ASSIGNMENT> Copy the lines below exactly. Start at the first and finish with the line containing "export SYNTH_ARGS = -nofsm -noshare".

RECORDS FOR THIS EXERCISE>
=====

==> config.mk <==
export PLATFORM = sky130hd
export DESIGN_NAME = ssc_top
export DESIGN_NICKNAME = d
export VERILOG_FILES = /design/src/hw/ssc_check.v /design/src/hw/ssc_top.v
export VERILOG_INCLUDE_DIRS = /design/src /design/src/hw
export SDC_FILE = /design/constraint.sdc
export NUM_CORES = 1
export LEC_CHECK = 0
export CAP_MARGIN = 30
export CORE_ASPECT_RATIO = 0.7
export CORE_MARGIN = 1
export CORE_UTILIZATION = 68
export DETAILED_ROUTE_END_ITERATION = 6
export DONT_BUFFER_PORTS = 1
export PLACE_DENSITY = 0.83
export SLEW_MARGIN = 40
export SYNTH_ARGS = -nofsm -noshare
export SYNTH_HDL_FRONTEND = slang
export SYNTH_SLANG_ARGS = --single-unit
==> constraint.sdc <==
create_clock -name hclk -period 3.7 [get_ports hclk]
set_input_delay 0.185 -clock hclk [delete_from_list [all_inputs] [get_ports hclk]]
set_output_delay 0.185 -clock hclk [all_outputs]
set_load 0.005 [all_outputs]
==> src/hw/ssc_regs.vh <==
// register map, field positions and reset values of the switch scan configuration block
`ifndef SSC_REGS_VH
`define SSC_REGS_VH

// ==========================================================
// register byte offsets
`define SSC_OFS_GLOBAL   8'h00
`define SSC_OFS_GRID     8'h04
`define SSC_OFS_IN_EN    8'h08
`define SSC_OFS_MODE     8'h0C
`define SSC_OFS_CS_SEL   8'h10
`define SSC_OFS_WET_A    8'h14
`define SSC_OFS_WET_B    8'h18
`define SSC_OFS_CCS_TIM  8'h1C
`define SSC_OFS_CCS_IN   8'h20
`define SSC_OFS_CTRL     8'h24
`define SSC_OFS_STATUS   8'h28
`define SSC_OFS_SCALE    8'h2C

// ==========================================================
// bus encodings
`define SSC_HSIZE_WORD   3'h2

// ==========================================================
// reset values
`define SSC_RST_32       32'h0000_0000
`define SSC_RST_24       24'h00_0000
`define SSC_RST_5        5'h00
`define SSC_RST_2        2'h0

// ==========================================================
// global setup fields
`define SSC_G_PERIOD_HI  4
`define SSC_G_PERIOD_LO  1
`define SSC_G_ACT_HI     8
`define SSC_G_ACT_LO     5
`define SSC_G_SUPPLY     16
`define SSC_G_DIAG_HI    21
`define SSC_G_DIAG_LO    18

// ==========================================================
// grid register fields and codes
`define SSC_GR_MODE_HI   4
`define SSC_GR_MODE_LO   3
`define SSC_GR_WIN_HI    2
`define SSC_GR_WIN_LO    0
`define SSC_GRID_OFF     2'h0
`define SSC_GRID_4X4     2'h1
`define SSC_GRID_5X5     2'h2
`define SSC_GRID_6X6     2'h3
`define SSC_SNK_BASE     4
`define SSC_SRC_BASE     10

// ==========================================================
// wetting fields
`define SSC_WB_AS_HI     22
`define SSC_WB_AS_LO     21
`define SSC_AS_OFF       2'h3
`define SSC_WA_SRC_LO    6
`define SSC_WA_SNK_LO    18
`define SSC_WB_SNK_LO    0
`define SSC_CODE_1MA     3'h1
`define SSC_CODE_2MA     3'h2
`define SSC_CODE_5MA     3'h3
`define SSC_CODE_MSB     2
`define SSC_N_GROUPS     14

// ==========================================================
// control register bits
`define SSC_C_POLL       0
`define SSC_C_TW         1

// ==========================================================
// diagnostic input settings
`define SSC_ADC_ALL      4'hF
`define SSC_SRC_PAIR     2'h0
`define SSC_SNK_PAIR     2'h3

`endif

==> src/hw/ssc_check.v <==
// configuration legality checker for grid, pairing, thermal and diagnostic settings
`timescale 1ns/1ps
`default_nettype none
`include "ssc_regs.vh"

module ssc_check (
  // configuration
  input  wire        poll_en,
  input  wire        tw_expected,
  input  wire [1:0]  grid_mode,
  input  wire [23:0] in_en,
  input  wire [23:0] in_mode,
  input  wire [23:0] cs_sel,
  input  wire [23:0] wet_a,
  input  wire [23:0] wet_b,
  input  wire [3:0]  diag_sel,
  // verdicts
  output wire        grid_ok,
  output wire        pair_ok,
  output wire        thermal_ok,
  output wire        diag_ok
);

  // mask of grid rows in use, one bit per line from input 4 or 10 upward
  function [5:0] grid_mask;
    input [1:0] gm;
    begin
      case (gm)
        `SSC_GRID_4X4: grid_mask = 6'h0F;
        `SSC_GRID_5X5: grid_mask = 6'h1F;
        `SSC_GRID_6X6: grid_mask = 6'h3F;
        default:       grid_mask = 6'h00;
      endcase
    end
  endfunction

  // all masked bits set
  function all_set;
    input [5:0] v;
    input [5:0] m;
    begin
      all_set = ((v & m) == m);
    end
  endfunction

  wire [5:0] m = grid_mask(grid_mode);
  wire       grid_on = (grid_mode != `SSC_GRID_OFF);

  // sinks on the low grid lines, sources on the high ones, all comparators, sampling periodic
  assign grid_ok = !grid_on || (poll_en
                   && all_set(in_en[`SSC_SNK_BASE +: 6], m)
                   && all_set(in_en[`SSC_SRC_BASE +: 6], m)
                   && ((in_mode[`SSC_SNK_BASE +: 6] & m) == 6'h00)
                   && ((in_mode[`SSC_SRC_BASE +: 6] & m) == 6'h00)
                   && all_set(cs_sel[`SSC_SNK_BASE +: 6], m)
                   && ((cs_sel[`SSC_SRC_BASE +: 6] & m) == 6'h00));

  // sink and source codes of the four wetting pairs
  wire [11:0] snk = {wet_b[`SSC_WB_SNK_LO +: 6], wet_a[`SSC_WA_SNK_LO +: 6]};
  wire [11:0] src = wet_a[`SSC_WA_SRC_LO +: 12];
  wire [3:0]  need = (grid_mode == `SSC_GRID_4X4) ? 4'h7 : (grid_on ? 4'hF : 4'h0);
  wire [3:0]  gt_ok;
  wire [3:0]  tw_ok;

  genvar k;
  generate
    for (k = 0; k < 4; k = k + 1) begin : g_pair
      assign gt_ok[k] = snk[3*k +: 3] > src[3*k +: 3];
      assign tw_ok[k] = ((src[3*k +: 3] == `SSC_CODE_1MA)
                         && (snk[3*k +: 3] >= `SSC_CODE_2MA))
                     || ((src[3*k +: 3] == `SSC_CODE_2MA)
                         && (snk[3*k +: 3] == `SSC_CODE_5MA));
    end
  endgenerate

  assign pair_ok    = ((gt_ok | ~need) == 4'hF);
  assign thermal_ok = !tw_expected || ((tw_ok | ~need) == 4'hF);

  // diagnostics: any of 0..3 on, all ADC, 0/1 source, 2/3 sink
  assign diag_ok = (diag_sel == 4'h0) || ((in_en[3:0] != 4'h0)
                   && (in_mode[3:0] == `SSC_ADC_ALL)
                   && (cs_sel[1:0] == `SSC_SRC_PAIR)
                   && (cs_sel[3:2] == `SSC_SNK_PAIR));

endmodule
`default_nettype wire

==> src/hw/ssc_top.v <==
// switch scan configuration registers with ahb-lite slave and effective-feature logic
`timescale 1ns/1ps
`default_nettype none
`include "ssc_regs.vh"

module ssc_top (
  // clock and reset
  input  wire        hclk,
  input  wire        hresetn,
  // ahb-lite slave
  input  wire        hsel,
  input  wire [7:0]  haddr,
  input  wire [1:0]  htrans,
  input  wire        hwrite,
  input  wire [2:0]  hsize,
  input  wire [31:0] hwdata,
  input  wire        hready,
  output reg  [31:0] hrdata,
  output reg         hreadyout,
  output reg         hresp,
  // effective scan settings
  output reg  [3:0]  poll_period_code,
  output reg  [3:0]  active_window_code,
  output reg  [2:0]  grid_window_code,
  output reg  [1:0]  grid_mode,
  output reg         poll_enable,
  output reg         clean_sampling_active,
  output reg  [13:0] autoscale_group,
  output reg         config_legal
);

  // ==========================================================
  // register storage
  reg [31:0] global_r;
  reg [4:0]  grid_r;
  reg [23:0] in_en_r;
  reg [23:0] mode_r;
  reg [23:0] cs_sel_r;
  reg [23:0] wetting_level_cfg_a_r;
  reg [23:0] wetting_level_cfg_b_r;
  reg [31:0] clean_sampling_timing_cfg_r;
  reg [23:0] clean_sampling_input_cfg_r;
  reg [1:0]  ctrl_r;

  // ==========================================================
  // bus phase tracking
  reg        wr_pend_r;
  reg        rd_pend_r;
  reg [7:0]  addr_r;

  wire take = hsel && htrans[1] && hready;
  wire wr_go = wr_pend_r;

  // only whole-word accesses change state; narrower writes are dropped
  reg        wr_word_r;

  // address phase capture; reads stall one cycle so they see any write just completed
  always @(posedge hclk or negedge hresetn) begin
    if (!hresetn) begin
      wr_pend_r <= 1'b0;
      rd_pend_r <= 1'b0;
      wr_word_r <= 1'b0;
      addr_r    <= 8'h00;
    end else begin
      wr_pend_r <= take && hwrite;
      rd_pend_r <= take && !hwrite;
      if (take) begin
        addr_r    <= haddr;
        wr_word_r <= (hsize == `SSC_HSIZE_WORD);
      end
    end
  end

  // ==========================================================
  // legality checker
  wire grid_ok;
  wire pair_ok;
  wire thermal_ok;
  wire diag_ok;

  ssc_check u_check (
    .poll_en     (ctrl_r[`SSC_C_POLL]),
    .tw_expected (ctrl_r[`SSC_C_TW]),
    .grid_mode   (grid_r[`SSC_GR_MODE_HI:`SSC_GR_MODE_LO]),
    .in_en       (in_en_r),
    .in_mode     (mode_r),
    .cs_sel      (cs_sel_r),
    .wet_a       (wetting_level_cfg_a_r),
    .wet_b       (wetting_level_cfg_b_r),
    .diag_sel    (global_r[`SSC_G_DIAG_HI:`SSC_G_DIAG_LO]),
    .grid_ok     (grid_ok),
    .pair_ok     (pair_ok),
    .thermal_ok  (thermal_ok),
    .diag_ok     (diag_ok)
  );

  // ==========================================================
  // effective features
  // clean sampling needs something being measured to ride on
  wire clean_nxt = (clean_sampling_input_cfg_r != 24'h00_0000)
                && ((in_en_r != 24'h00_0000) || global_r[`SSC_G_SUPPLY]);
  wire as_on = (wetting_level_cfg_b_r[`SSC_WB_AS_HI:`SSC_WB_AS_LO] != `SSC_AS_OFF)
            && !ctrl_r[`SSC_C_POLL];
  wire [41:0] codes = {wetting_level_cfg_b_r[17:0], wetting_level_cfg_a_r};
  wire [13:0] scale_nxt;

  genvar g;
  generate
    for (g = 0; g < `SSC_N_GROUPS; g = g + 1) begin : g_scale
      // only codes 4 to 7, the four highest currents, are scaled back
      assign scale_nxt[g] = as_on && codes[3*g + `SSC_CODE_MSB];
    end
  endgenerate

  wire legal_nxt = grid_ok && pair_ok && thermal_ok && diag_ok;
  wire [31:0] status_w = {26'h000_0000, as_on, clean_nxt, diag_ok, thermal_ok,
                          pair_ok, grid_ok};

  // ==========================================================
  // read mux, unmapped offsets read zero
  function [31:0] rd_mux;
    input [7:0] a;
    begin
      case (a)
        `SSC_OFS_GLOBAL:  rd_mux = global_r;
        `SSC_OFS_GRID:    rd_mux = {27'h000_0000, grid_r};
        `SSC_OFS_IN_EN:   rd_mux = {8'h00, in_en_r};
        `SSC_OFS_MODE:    rd_mux = {8'h00, mode_r};
        `SSC_OFS_CS_SEL:  rd_mux = {8'h00, cs_sel_r};
        `SSC_OFS_WET_A:   rd_mux = {8'h00, wetting_level_cfg_a_r};
        `SSC_OFS_WET_B:   rd_mux = {8'h00, wetting_level_cfg_b_r};
        `SSC_OFS_CCS_TIM: rd_mux = clean_sampling_timing_cfg_r;
        `SSC_OFS_CCS_IN:  rd_mux = {8'h00, clean_sampling_input_cfg_r};
        `SSC_OFS_CTRL:    rd_mux = {30'h0000_0000, ctrl_r};
        `SSC_OFS_STATUS:  rd_mux = status_w;
        `SSC_OFS_SCALE:   rd_mux = {18'h0_0000, scale_nxt};
        default:          rd_mux = 32'h0000_0000;
      endcase
    end
  endfunction

  // ==========================================================
  // register writes in the data phase
  always @(posedge hclk or negedge hresetn) begin
    if (!hresetn) begin
      global_r                    <= `SSC_RST_32;
      grid_r                      <= `SSC_RST_5;
      in_en_r                     <= `SSC_RST_24;
      mode_r                      <= `SSC_RST_24;
      cs_sel_r                    <= `SSC_RST_24;
      wetting_level_cfg_a_r       <= `SSC_RST_24;
      wetting_level_cfg_b_r       <= `SSC_RST_24;
      clean_sampling_timing_cfg_r <= `SSC_RST_32;
      clean_sampling_input_cfg_r  <= `SSC_RST_24;
      ctrl_r                      <= `SSC_RST_2;
    end else if (wr_go && wr_word_r) begin
      case (addr_r)
        `SSC_OFS_GLOBAL:  global_r                    <= hwdata;
        `SSC_OFS_GRID:    grid_r                      <= hwdata[4:0];
        `SSC_OFS_IN_EN:   in_en_r                     <= hwdata[23:0];
        `SSC_OFS_MODE:    mode_r                      <= hwdata[23:0];
        `SSC_OFS_CS_SEL:  cs_sel_r                    <= hwdata[23:0];
        `SSC_OFS_WET_A:   wetting_level_cfg_a_r       <= hwdata[23:0];
        `SSC_OFS_WET_B:   wetting_level_cfg_b_r       <= hwdata[23:0];
        `SSC_OFS_CCS_TIM: clean_sampling_timing_cfg_r <= hwdata;
        `SSC_OFS_CCS_IN:  clean_sampling_input_cfg_r  <= hwdata[23:0];
        `SSC_OFS_CTRL:    ctrl_r                      <= hwdata[1:0];
        default:          ctrl_r                      <= ctrl_r;
      endcase
    end
  end

  // ==========================================================
  // bus answer: writes zero-wait, reads one wait state
  always @(posedge hclk or negedge hresetn) begin
    if (!hresetn) begin
      hrdata    <= 32'h0000_0000;
      hreadyout <= 1'b1;
      hresp     <= 1'b0;
    end else begin
      hresp <= 1'b0;
      if (take && !hwrite) begin
        hreadyout <= 1'b0;
      end else if (rd_pend_r) begin
        hrdata    <= rd_mux(addr_r);
        hreadyout <= 1'b1;
      end
    end
  end

  // ==========================================================
  // effective setting outputs, one cycle behind the registers
  always @(posedge hclk or negedge hresetn) begin
    if (!hresetn) begin
      poll_period_code      <= 4'h0;
      active_window_code    <= 4'h0;
      grid_window_code      <= 3'h0;
      grid_mode             <= 2'h0;
      poll_enable           <= 1'b0;
      clean_sampling_active <= 1'b0;
      autoscale_group       <= 14'h0000;
      config_legal          <= 1'b1;
    end else begin
      poll_period_code      <= global_r[`SSC_G_PERIOD_HI:`SSC_G_PERIOD_LO];
      active_window_code    <= global_r[`SSC_G_ACT_HI:`SSC_G_ACT_LO];
      grid_window_code      <= grid_r[`SSC_GR_WIN_HI:`SSC_GR_WIN_LO];
      grid_mode             <= grid_r[`SSC_GR_MODE_HI:`SSC_GR_MODE_LO];
      poll_enable           <= ctrl_r[`SSC_C_POLL];
      clean_sampling_active <= clean_nxt;
      autoscale_group       <= scale_nxt;
      config_legal          <= legal_nxt;
    end
  end

endmodule
`default_nettype wire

=====

ANSWER TO THE PROBLEM>
==> config.mk <==
export PLATFORM = sky130hd
export DESIGN_NAME = ssc_top
export DESIGN_NICKNAME = d
export VERILOG_FILES = /design/src/hw/ssc_check.v /design/src/hw/ssc_top.v
export VERILOG_INCLUDE_DIRS = /design/src /design/src/hw
export SDC_FILE = /design/constraint.sdc
export NUM_CORES = 1
export LEC_CHECK = 0
export CAP_MARGIN = 30
export CORE_ASPECT_RATIO = 0.7
export CORE_MARGIN = 1
export CORE_UTILIZATION = 68
export DETAILED_ROUTE_END_ITERATION = 6
export DONT_BUFFER_PORTS = 1
export PLACE_DENSITY = 0.83
export SLEW_MARGIN = 40
export SYNTH_ARGS = -nofsm -noshare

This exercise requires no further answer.